Return only how many lines in the data include the string "noshare".

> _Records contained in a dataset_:
__________

**src/rtl/mem_burst_ctrl.sv**
```systemverilog
// mem_burst_ctrl: burst read/write front end and sole master of a single-port memory with 1-cycle read latency.
// Latency: first memory access the cycle after command accept; read beat reaches o_rsp_* two cycles after its o_mem_rd_en.
// Backpressure: writes stall on i_wd_valid; read issue is credit-limited by the 2-entry response FIFO so no beat is dropped.
module mem_burst_ctrl #(
   parameter int ADDR_W = 16,
   parameter int DATA_W = 32,
   parameter int LEN_W  = 4
) (
   input  logic              i_clk,
   input  logic              i_rst_n,
   input  logic              i_req_valid,
   output logic              o_req_ready,
   input  logic              i_req_write,
   input  logic [ADDR_W-1:0] i_req_addr,
   input  logic [LEN_W-1:0]  i_req_len,
   input  logic              i_wd_valid,
   output logic              o_wd_ready,
   input  logic [DATA_W-1:0] i_wd_data,
   output logic              o_rsp_valid,
   input  logic              i_rsp_ready,
   output logic [DATA_W-1:0] o_rsp_data,
   output logic              o_rsp_last,
   output logic              o_busy,
   output logic [ADDR_W-1:0] o_mem_addr,
   output logic              o_mem_rd_en,
   output logic              o_mem_wr_en,
   output logic [DATA_W-1:0] o_mem_wdata,
   input  logic [DATA_W-1:0] i_mem_rdata
);

   typedef enum logic [1:0] {ST_IDLE, ST_WRITE, ST_READ} state_t;

   state_t            r_state;
   logic [ADDR_W-1:0] r_cur_addr;
   logic [LEN_W-1:0]  r_beats_left;
   logic              r_inflight;
   logic              r_inflight_last;
   logic [DATA_W:0]   r_fifo [2];      // {last, data}
   logic              r_wr_ptr;
   logic              r_rd_ptr;
   logic [1:0]        r_fifo_count;

   logic              w_accept;
   logic              w_wr_beat;
   logic              w_pop;
   logic              w_issue;
   logic              w_final;
   logic [2:0]        w_occupancy;     // FIFO entries plus in-flight read, after this cycle's pop
   logic [DATA_W:0]   w_head;

   // Handshakes, read credit and memory-side drive
   always_comb begin
      w_final     = (r_beats_left == '0);
      w_accept    = (r_state == ST_IDLE) && i_req_valid;
      w_wr_beat   = (r_state == ST_WRITE) && i_wd_valid;
      w_pop       = o_rsp_valid && i_rsp_ready;
      w_occupancy = {1'b0, r_fifo_count} + {2'b00, r_inflight} - {2'b00, w_pop};
      w_issue     = (r_state == ST_READ) && (w_occupancy < 3'd2);
      w_head      = r_fifo[r_rd_ptr];

      o_req_ready = i_rst_n && (r_state == ST_IDLE);
      o_wd_ready  = (r_state == ST_WRITE);
      o_mem_wr_en = w_wr_beat;
      o_mem_rd_en = w_issue;
      o_mem_addr  = (w_wr_beat || w_issue) ? r_cur_addr : '0;
      o_mem_wdata = w_wr_beat ? i_wd_data : '0;
      o_rsp_valid = (r_fifo_count != 2'd0);
      o_rsp_data  = o_rsp_valid ? w_head[DATA_W-1:0] : '0;
      o_rsp_last  = o_rsp_valid && w_head[DATA_W];
      o_busy      = (r_state != ST_IDLE) || (r_fifo_count != 2'd0) || r_inflight;
   end

   // Burst sequencing: address/beat counters, state, in-flight read tracking
   always_ff @(posedge i_clk or negedge i_rst_n) begin
      if (!i_rst_n) begin
         r_state         <= ST_IDLE;
         r_cur_addr      <= '0;
         r_beats_left    <= '0;
         r_inflight      <= 1'b0;
         r_inflight_last <= 1'b0;
      end else begin
         r_inflight <= w_issue;
         case (r_state)
            ST_IDLE: begin
               if (w_accept) begin
                  r_cur_addr   <= i_req_addr;
                  r_beats_left <= i_req_len;
                  r_state      <= i_req_write ? ST_WRITE : ST_READ;
               end
            end
            ST_WRITE: begin
               if (w_wr_beat) begin
                  r_cur_addr   <= r_cur_addr + ADDR_W'(1);
                  r_beats_left <= r_beats_left - LEN_W'(1);
                  if (w_final) r_state <= ST_IDLE;
               end
            end
            ST_READ: begin
               if (w_issue) begin
                  r_cur_addr      <= r_cur_addr + ADDR_W'(1);
                  r_beats_left    <= r_beats_left - LEN_W'(1);
                  r_inflight_last <= w_final;
                  if (w_final) r_state <= ST_IDLE;
               end
            end
            default: r_state <= ST_IDLE;
         endcase
      end
   end

   // Response FIFO: capture memory data one cycle after issue, pop on consumer handshake
   always_ff @(posedge i_clk or negedge i_rst_n) begin
      if (!i_rst_n) begin
         r_fifo[0]    <= '0;
         r_fifo[1]    <= '0;
         r_wr_ptr     <= 1'b0;
         r_rd_ptr     <= 1'b0;
         r_fifo_count <= 2'd0;
      end else begin
         if (r_inflight) begin
            r_fifo[r_wr_ptr] <= {r_inflight_last, i_mem_rdata};
            r_wr_ptr         <= ~r_wr_ptr;
         end
         if (w_pop) r_rd_ptr <= ~r_rd_ptr;
         r_fifo_count <= r_fifo_count + {1'b0, r_inflight} - {1'b0, w_pop};
      end
   end

endmodule

```
**config.mk**
```make
export PLATFORM = sky130hd
export DESIGN_NAME = mem_burst_ctrl
export DESIGN_NICKNAME = d
export VERILOG_FILES = /design/src/rtl/mem_burst_ctrl.sv
export SDC_FILE = /design/constraint.sdc
export NUM_CORES = 1
export LEC_CHECK = 0
export ABC_CLOCK_PERIOD_IN_PS = 4200
export CAP_MARGIN = 20
export CORE_MARGIN = 5
export CORE_UTILIZATION = 30
export CTS_CLUSTER_SIZE = 12
export DETAILED_ROUTE_END_ITERATION = 6
export GPL_TIMING_DRIVEN = 1
export PLACE_DENSITY_LB_ADDON = 0.25
export SYNTH_ARGS = -nofsm -noshare
export SYNTH_HDL_FRONTEND = slang
export SYNTH_SLANG_ARGS = --single-unit
export TNS_END_PERCENT = 30
```
**constraint.sdc**
```tcl
create_clock -name i_clk -period 4.2 [get_ports i_clk]
set_input_delay 0.63 -clock i_clk [delete_from_list [all_inputs] [get_ports i_clk]]
set_output_delay 0.63 -clock i_clk [all_outputs]
set_load 0.05 [all_outputs]
```
======== After elaboration in Yosys (flattened, before gate mapping) ========
Index checks and enable logic that the tools add are counted.
storage, ports and cells
  register bits ........................... 94
  output and inout port bits .............. 87
cells by class
  equal/unequal tests ..................... 5
  reduce and logical (&&, ||, !) cells .... 18
  add/sub/neg operators ................... 6
  muxes and demuxes ....................... 23
  order comparisons ....................... 4
  bitwise gates (word level) .............. 4
operators with widths
  operator                                                                       count
  33-bit 2-to-1 mux                                                              4
  66-bit bitwise mux                                                             1
  16-bit 2-to-1 mux                                                              4
  32-bit 2-to-1 mux                                                              2
  16-bit one-hot mux with 3 select lines                                         1
  33-bit demux with 1-bit select                                                 1
  16-bit by 1-bit adder with 16-bit output (second input constant)               1
  4-bit 2-to-1 mux                                                               3
  4-bit one-hot mux with 3 select lines                                          1
  2-bit 2-to-1 mux                                                               5
  1-bit logical AND                                                              7
  2-bit one-hot mux with 3 select lines                                          1
  2-bit greater-or-equal comparator (second input constant)                      2
  4-bit logical NOT                                                              1
  2-bit inequality test (second input constant)                                  2
  1-bit NOT with 2-bit output                                                    2
  4-bit AND reduction                                                            1
  2-bit nonzero test                                                             2
  4-bit by 1-bit subtractor with 4-bit output (second input constant)            1
  2-bit by 1-bit adder with 3-bit output                                         1
  1-bit logical OR                                                               3
  3-bit by 2-bit less-than comparator with 1-bit output (second input constant)  1
  3-bit AND reduction                                                            1
  3-bit nonzero test                                                             1
  10 further kinds                                                               11

======== Logic depth before layout (Yosys ltp) ========
Gate-level depths: netlist (run 1).
  depth in word-level cells ............... 7
  mapped depth ............................ 13
  gate-level depth less buffers ........... 11

======== Least setup slack after synthesis (run 1) ========
OpenSTA, ideal clock, no wires.
  path type ............................... register to output
  start ................................... reg r_fifo_count[1]
  end ..................................... out o_mem_addr[10]
  arrival time ............................ 3.815 ns
  path buffers ............................ 1
  stages on the path, launching flop included .. 12
  slack ................................... -0.245 ns
  cells stage by stage .................... dfrtp_1 > nor2_1 > nor2b_1 > ha_1 > inv_1 > ha_1 > fa_1 > xnor2_1 > nor3b_2 > nor2_1 > clkbuf_1 > nor2b_1
on the way
  longest elaborated chain between the ends .. 7
  elaborated cells between the ends (all ways) .. 8
ends and longest elaborated chain
  element                                                RTL line  source
  start: declaration                                     41        logic [1:0] r_fifo_count;
  start signal: assignment                               125       r_fifo_count <= r_fifo_count + {1'b0, r_inflight} - {1'b0, w_pop};
  2-bit nonzero test                                     67        o_rsp_valid = (r_fifo_count != 2'd0);
  1-bit logical AND                                      56        w_pop = o_rsp_valid && i_rsp_ready;
  via w_pop                                              45        logic w_pop;
  3-bit by 1-bit subtractor with 3-bit output            57        w_occupancy = {1'b0, r_fifo_count} + {2'b00, r_inflight} - {2'b00, w_pop};
  3-bit by 2-bit less-than comparator with 1-bit output  58        w_issue = (r_state == ST_READ) && (w_occupancy < 3'd2);
  1-bit logical AND                                      58
  via o_mem_rd_en                                        25        output logic o_mem_rd_en,
  1-bit logical OR                                       65        o_mem_addr = (w_wr_beat || w_issue) ? r_cur_addr : '0;
  16-bit 2-to-1 mux                                      65
  end: declaration                                       24        output logic [ADDR_W-1:0] o_mem_addr,
The timed path passes the listed nets, and every way through them passes these cells.

======== Worst setup path after layout (run 1) ========
  start ................................... in i_rsp_ready
  end ..................................... out o_mem_addr[11]
on the way
  longest elaborated chain between the ends .. 6
ends and longest elaborated chain
  element                                                RTL line  source
  start: declaration                                     20        input logic i_rsp_ready,
  1-bit logical AND                                      56
  via w_pop                                              45
  3-bit by 1-bit subtractor with 3-bit output            57
  3-bit by 2-bit less-than comparator with 1-bit output  58
  1-bit logical AND                                      58
  1-bit logical OR                                       65
  16-bit 2-to-1 mux                                      65
The timed path passes the listed nets, and every way through them passes these cells.

==> metrics.md, run 1 <==
| Metric | Value |
|---|---|
| EDFF count, synth | `0` |
| Synth cell types | `40` |
| ANT nets after route | `0` |
| Critical Path AT | `3.17 ns` |
| Post-synth top area share | `46.6%` |
| Clock buffer count from CTS | `9` |
| CTS tree | `done` |
| Post-synthesis cell area | `0.00505 mm^2` |
| Unrepaired setup endpoints after global routing | `no` |
| Slew @ Worst Pin | `1.04 ns` |
| Hold Buf Count CTS | `0` |
| GRT Util Overall | `13.9%` |
| Synth area leaders | `dfrtp_1 47%, mux2_2 14%, mux2i_1 7.9%, and3_1 4.6%, nor2_1 3.1%` |
| Effective utilization at floorplan | `30.6%` |
| Net Switching | `3070 uW` |
| Non-Filler Instances | `847` |
| # IOs | `177` |
| Final Cycle Share | `90.5%` |
| Clock network power share | `13.5%` |
| Clk Latency, worst-skew pair | `0.34 ns` |
| CTS sink count | `94` |
| WL final | `13600 um` |
| Area leader, netlist | `dfrtp_1` |
| Final Hold Slack | `0.277 ns` |
| DR WL/cell | `16.0 um` |
| Relative slew slack | `30.4%` |
| FF+latch count, synth | `94` |
| Sequential share of power | `26.5%` |
| Die width | `140 um` |
| Cells after Synth | `459` |
| Placed Instances | `831` |
| HPWL Detailed | `9740 um` |
| Final hold vios | `0` |
| Initial antenna violation count | `0` |
| Crit path kind | `in -> out` |
| Fin crit period | `3.80 ns` |
| Ys async rst share | `100%` |
| Via density | `4.78` |
| Buffers added on ports | `176` |
| Total grt overflow | `0` |
| WP data required | `3.57 ns` |
| DRC viols | `0` |
| Maximum clock path buffer count | `2` |
| Largest net degree at the start of global routing | `54` |
| # setup viols final | `0` |
| Multi-input logic area | `0.00250 mm^2` |
| CTS clk-pin slew, worst paths | `0.07 ns` |
| Die Span Y | `140 um` |
| Max_cap viols | `0` |
| VDD IR-drop max | `0.413 mV` |
| Routability congestion estimate from global placement | `0.792` |
| Lkg Pwr | `0.00322 uW` |
| Global-route wire length before repair | `22200 um` |
| CTS H-Tree Depth | `3` |
| P_int | `3440 uW` |
| Reg area | `0.00235 mm^2` |
| Combinational cell fraction of total power | `60.0%` |
| Clk_skew | `0.00809 ns` |
| Setup_tns | `0 ns` |
| Power Dens Cells | `894 mW/mm^2` |
| DRT iter0 DRCs | `170` |
| Slew Limit Fails | `0` |
| Via count | `4049` |
| Crit path launch type | `input port` |
| Placed instance area | `0.00695 mm^2` |
| FMAX | `263 MHz` |
| CP Capture Type | `primary output` |
| Filler Cells Inserted | `1568` |
| Die area | `0.0195 mm^2` |
| CP Max Fanout | `16` |
| Pre-Repair DR Iteration Count | `4` |
| CTS Root Cell | `clkbuf_16` |
| Core Footprint | `0.0165 mm^2` |
| Layout cells sized above 1 | `19.9%` |
| Status | `finished, final reports clean` |
| Warnings, synthesis | `0` |
| Sw Share | `47.1%` |
| Final core utilization | `44.1%` |
| Design Area, Final | `0.00728 mm^2` |
| Sequential fraction of the synthesis area | `46.6%` |
| Synthesis-to-layout area growth | `44.2%` |
| Vias in the first global route | `4228` |
| Row cnt | `47` |
| Synth Area per Inst | `11.0 um^2` |
| Diode count | `0` |
| Syn nets | `557` |
| HP Class | `in -> async` |
| Nets | `720` |
| Main flop type after synthesis | `dfrtp_1` |
-- per-layer routing --
| metal | part of all wire (%) | GRT usage [%] |
|---|---|---|
| met1 | 44 | 17.2 |
| met2 | 49 | 23.7 |
| met3 | 5.2 | 3.46 |
| met4 | 1.5 | 4.54 |
| met5 | 0 | 0 |
-- state kept, by name, summed over array words and instances (netlist names) --
signal / flops
r_fifo_count: 2
r_beats_left: 4
r_wr_ptr: 1
r_state: 2
r_rd_ptr: 1
r_inflight_last: 1
r_inflight: 1
r_fifo: 66
r_cur_addr: 16
-- layout make-up --
type | count | share of cell area, %
Multi-Input combinational cell | 322 | 34.3
Sequential cell | 94 | 32.3
Timing Repair Buffer | 185 | 24.7
Tap cell | 220 | 3.78
Clock buffer | 9 | 3.09
Clock inverter | 7 | 1.31
Inverter | 10 | 0.516
-- stage by stage --
stage	power [uW]	setup WS [ns]
finish	6510	0.398
global placement	5590	0.0171
CTS	6600	0.145
global route	6930	0.224
floorplan	4570	-0.245
detailed placement	5690	-0.148
-- logic make-up after synthesis --
family | synth area share, %
fa+ha+maj | 2.13
flops | 46.6
compound gates | 6.22
mux | 22.4
xor+xnor | 0.520
simple gates | 17.8
buf+inv | 4.31
-- path summary, 6_finish.rpt --
check                                     start             end  slack [ns]  depth (start not counted)
max in group asynchronous               i_rst_n      r_fifo[44]        2.83                          2
worst max register to register  r_fifo_count[1]  r_cur_addr[12]        1.22                         11
worst min-delay path                    i_rst_n      r_fifo[39]        0.28                          1
min in group i_clk                   r_fifo[32]      r_fifo[32]        0.49                          2
worst max-delay path                i_rsp_ready  o_mem_addr[11]        0.40                         11
worst min register to register       r_fifo[32]      r_fifo[32]        0.49                          2
-- critical path, cell delays in order --
cell	delay, ns
clkdlybuf4s50_1	0.41
nor2b_1	0.15
ha_1	0.27
inv_1	0.04
ha_1	0.18
fa_1	0.39
xnor2_1	0.23
nor3b_2	0.11
nor2_4	0.33
and2b_1	0.24
buf_4	0.19
-- layout by cell type (no fill, tap or decap), drive strengths merged --
cell,instances
a21o,3
a21oi,12
a31oi,2
a41o,1
and2,4
and2b,4
and3,37
and4,9
buf,27
bufinv,2
clkbuf,9
clkdlybuf4s50,158
clkinv,2
clkinvlp,1
dfrtp,94
fa,1
ha,7
inv,12
mux2,65
mux2i,40
nand2,13
nand2b,7
nand3,3
nand3b,2
nand4,9
nor2,42
nor2b,16
nor3,7
nor3b,1
nor4,1
o211ai,2
o21ai,15
o22ai,15
or2b,1
xnor2,1
xor2,2
-- repair_timing --
action,in CTS,in global routing
setup buffers,0,0
endpoints found under the setup margin,16,1
resized for setup,1,1
-- Yosys cell counts, types with 2 or more instances --
| library cell | count |
|---|---|
| xor2_1 | 2 |
| o211ai_1 | 2 |
| buf_4 | 2 |
| mux2i_1 | 40 |
| nor2_1 | 42 |
| o22ai_1 | 11 |
| and2b_1 | 4 |
| nand3_1 | 3 |
| a31oi_1 | 2 |
| nand2b_1 | 7 |
| nand2_1 | 13 |
| clkbuf_1 | 19 |
| and2_1 | 3 |
| nor3_2 | 5 |
| and4_1 | 9 |
| a21o_1 | 3 |
| o21ai_1 | 2 |
| o22ai_2 | 4 |
| nor2b_1 | 15 |
| dfrtp_1 | 94 |
| mux2_2 | 65 |
| nor3_1 | 2 |
| a21oi_1 | 12 |
| buf_6 | 3 |
| o21ai_0 | 13 |
| inv_1 | 10 |
| nand4_1 | 9 |
| nand3b_1 | 2 |
| buf_2 | 8 |
| ha_1 | 7 |
| and3_1 | 37 |
-- power by group through the flow --
stage                     combinational [uW]  sequential, uW  clock [uW]
final                                   3900            1730         880
after global routing                    4190            1790         949
after CTS                               3950            1730         912
after detailed placement                3940            1750           0
after global placement                  3870            1720           0
after floorplan                         2980            1590           0
(Power assumes the default switching activity.)
==> run 2: changes to the inputs <==
--- a/config.mk
+++ b/config.mk
@@ -5,14 +5,16 @@
 export SDC_FILE = /design/constraint.sdc
 export NUM_CORES = 1
 export LEC_CHECK = 0
-export ABC_CLOCK_PERIOD_IN_PS = 4200
+export ABC_CLOCK_PERIOD_IN_PS = 3890
 export CAP_MARGIN = 20
+export CORE_ASPECT_RATIO = 0.8
 export CORE_MARGIN = 5
 export CORE_UTILIZATION = 30
 export CTS_CLUSTER_SIZE = 12
 export DETAILED_ROUTE_END_ITERATION = 6
 export GPL_TIMING_DRIVEN = 1
 export PLACE_DENSITY_LB_ADDON = 0.25
+export REMOVE_ABC_BUFFERS = 1
 export SYNTH_ARGS = -nofsm -noshare
 export SYNTH_HDL_FRONTEND = slang
 export SYNTH_SLANG_ARGS = --single-unit
==> constraint.sdc (replaced) <==
create_clock -name i_clk -period 3.89 [get_ports i_clk]
set_input_delay 0.5835 -clock i_clk [delete_from_list [all_inputs] [get_ports i_clk]]
set_output_delay 0.5835 -clock i_clk [all_outputs]
set_load 0.05 [all_outputs]
==> run 2 against run 1 <==
Against the previous run:
- worst setup slack got worse by 0.21 ns
- final area is 0.21% higher
- combinational power up 10%
- non-clock buffer count grew 2
- critical path depth unchanged
- utilization about the same
- hold slack better by 0.037 ns
- register-to-register slack lost 0.11 ns
- routed wire length is 1.6% higher
- first-iteration DRC count is 2.4% higher
- via count up 1.9%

__________

> _Answer area_: 2